For instance, Maslow’s pyramid of needs is ethnocentric. The “needs” in question are not universal; they’re the needs of those from western cultures.

So, being that we are all subject to our own innate cultural bias, how do we use ethnocentricity to our advantage?

Overcoming Your Own Cultural Bias

We are programmed through primary socialization and further cultural conditioning to view our way of life as the most logical.
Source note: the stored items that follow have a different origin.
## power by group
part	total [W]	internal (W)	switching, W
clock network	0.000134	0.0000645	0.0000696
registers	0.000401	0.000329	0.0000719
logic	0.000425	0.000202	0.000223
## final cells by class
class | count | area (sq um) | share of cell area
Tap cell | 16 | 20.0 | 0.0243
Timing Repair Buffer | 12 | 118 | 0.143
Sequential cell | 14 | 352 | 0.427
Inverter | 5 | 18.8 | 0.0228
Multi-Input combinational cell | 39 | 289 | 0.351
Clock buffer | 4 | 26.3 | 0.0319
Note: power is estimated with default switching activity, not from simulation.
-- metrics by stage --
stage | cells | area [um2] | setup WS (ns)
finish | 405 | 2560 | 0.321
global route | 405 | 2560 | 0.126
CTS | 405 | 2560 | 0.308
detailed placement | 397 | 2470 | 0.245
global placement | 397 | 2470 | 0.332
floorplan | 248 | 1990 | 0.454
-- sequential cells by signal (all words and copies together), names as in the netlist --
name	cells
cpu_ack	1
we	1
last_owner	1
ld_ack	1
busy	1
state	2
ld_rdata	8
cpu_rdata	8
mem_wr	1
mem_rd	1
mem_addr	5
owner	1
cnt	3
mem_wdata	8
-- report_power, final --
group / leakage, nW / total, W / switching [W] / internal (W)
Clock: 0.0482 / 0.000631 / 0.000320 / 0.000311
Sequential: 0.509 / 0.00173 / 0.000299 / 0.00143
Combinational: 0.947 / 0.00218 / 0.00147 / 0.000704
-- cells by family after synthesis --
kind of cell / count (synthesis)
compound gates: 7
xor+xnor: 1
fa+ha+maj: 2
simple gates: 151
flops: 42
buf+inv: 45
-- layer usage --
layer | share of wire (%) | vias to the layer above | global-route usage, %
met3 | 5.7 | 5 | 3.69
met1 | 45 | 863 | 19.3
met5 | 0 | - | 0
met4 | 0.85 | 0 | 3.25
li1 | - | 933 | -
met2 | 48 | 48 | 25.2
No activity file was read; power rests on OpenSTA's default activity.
### src/rtl/output_pipeline_ctrl_pkg.sv
// Shared definitions for the convolution engine's pipeline sequencers:
// state encoding and the legal pipeline depth range.
package output_pipeline_ctrl_pkg;

    localparam logic [1:0] ST_IDLE  = 2'd0;
    localparam logic [1:0] ST_RUN   = 2'd1;
    localparam logic [1:0] ST_FLUSH = 2'd2;
    localparam logic [1:0] ST_DONE  = 2'd3;

    localparam int STAGES_MIN = 1;
    localparam int STAGES_MAX = 32;

    typedef enum logic [1:0] {
        S_IDLE  = ST_IDLE,
        S_RUN   = ST_RUN,
        S_FLUSH = ST_FLUSH,
        S_DONE  = ST_DONE
    } state_t;

    function automatic logic state_is_busy(state_t s);
        return (s == S_RUN) || (s == S_FLUSH);
    endfunction

endpackage

### src/rtl/output_pipeline_ctrl_if.sv
// Frame control, upstream result handshake and pipeline-tail handshake
// of the output pipeline sequencer.
interface output_pipeline_ctrl_if #(
    parameter int CountWidth = 16
);
    logic                  start;
    logic [CountWidth-1:0] cfg_count;
    logic                  busy;
    logic                  done;
    logic                  in_valid;
    logic                  in_ready;
    logic                  pipe_en;
    logic                  out_valid;
    logic                  out_ready;
    logic                  out_last;

    modport slave (
        input  start, cfg_count, in_valid, out_ready,
        output busy, done, in_ready, pipe_en, out_valid, out_last
    );

    modport master (
        output start, cfg_count, in_valid, out_ready,
        input  busy, done, in_ready, pipe_en, out_valid, out_last
    );
endinterface

### src/rtl/output_pipeline_ctrl_valid_shadow_pipe.sv
// Valid shadow of the data pipeline: one bit per stage, shifted on the
// same enable as the data so it always mirrors the data pipeline.
module valid_shadow_pipe
    import output_pipeline_ctrl_pkg::*;
#(
    parameter int Stages = 5
) (
    input  logic              clk,
    input  logic              aclr_n,
    input  logic              en,
    input  logic              din,
    output logic [Stages-1:0] vld
);

    logic [Stages-1:0] vld_q;
    logic [Stages-1:0] vld_d;

    if (Stages < STAGES_MIN || Stages > STAGES_MAX) begin : g_bad_stages
        $error("valid_shadow_pipe: Stages out of legal range");
    end

    if (Stages == 1) begin : g_one
        always_comb vld_d = en ? din : vld_q;
    end else begin : g_multi
        always_comb vld_d = en ? {vld_q[Stages-2:0], din} : vld_q;
    end

    always_ff @(posedge clk or negedge aclr_n) begin
        if (!aclr_n) vld_q <= '0;
        else         vld_q <= vld_d;
    end

    assign vld = vld_q;

endmodule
We consider other cultures to be “wrong,” while ours is “right” and should be universal.

This is ethnocentricity in a nutshell.

Even when we are well aware of our cultural bias, it can be difficult, if not impossible, to overcome.

While we may not be able to avoid ethnocentrism completely, in a cross-cultural workplace, it’s essential to accept that our values are not universal, nor are they absolute.

This is the first step to altering our perspective of another culture’s values and norms and adapting our behaviors accordingly.

In order to thrive in a foreign culture, acceptance and tolerance will melt ethnocentrism’s hard edges.

Next, you must adopt the fresh new “rights and wrongs,” standards, and methods of the new business environment.

Doing so may feel unnatural to you, but your willingness to adjust to the other culture’s standards will allow you to succeed in that new culture, as it demonstrates respect.

Play It to Your Advantage

Taking this all a step further, you may use ethnocentrism to your advantage in business.

This is more applicable to specific aspects – like playing to your customer base, for instance.

If you’re opening an American hotel chain in America, for example, you’d likely highlight the new spacious rooms, the modern conveniences, the privacy and security of the hotel, the staff’s professionalism.

But if you were opening that same hotel in Albania, you know that Albania’s hospitality index is through the roof, so you might focus your press release on the personal nature of the hotel’s hospitality, its traditional and homey atmosphere, and its family feel to accommodate Albanian values.

The point is, awareness of your own ethnocentricity – and that of the culture in which you’re doing business – can often help you work, communicate, and promote effectively across cultures.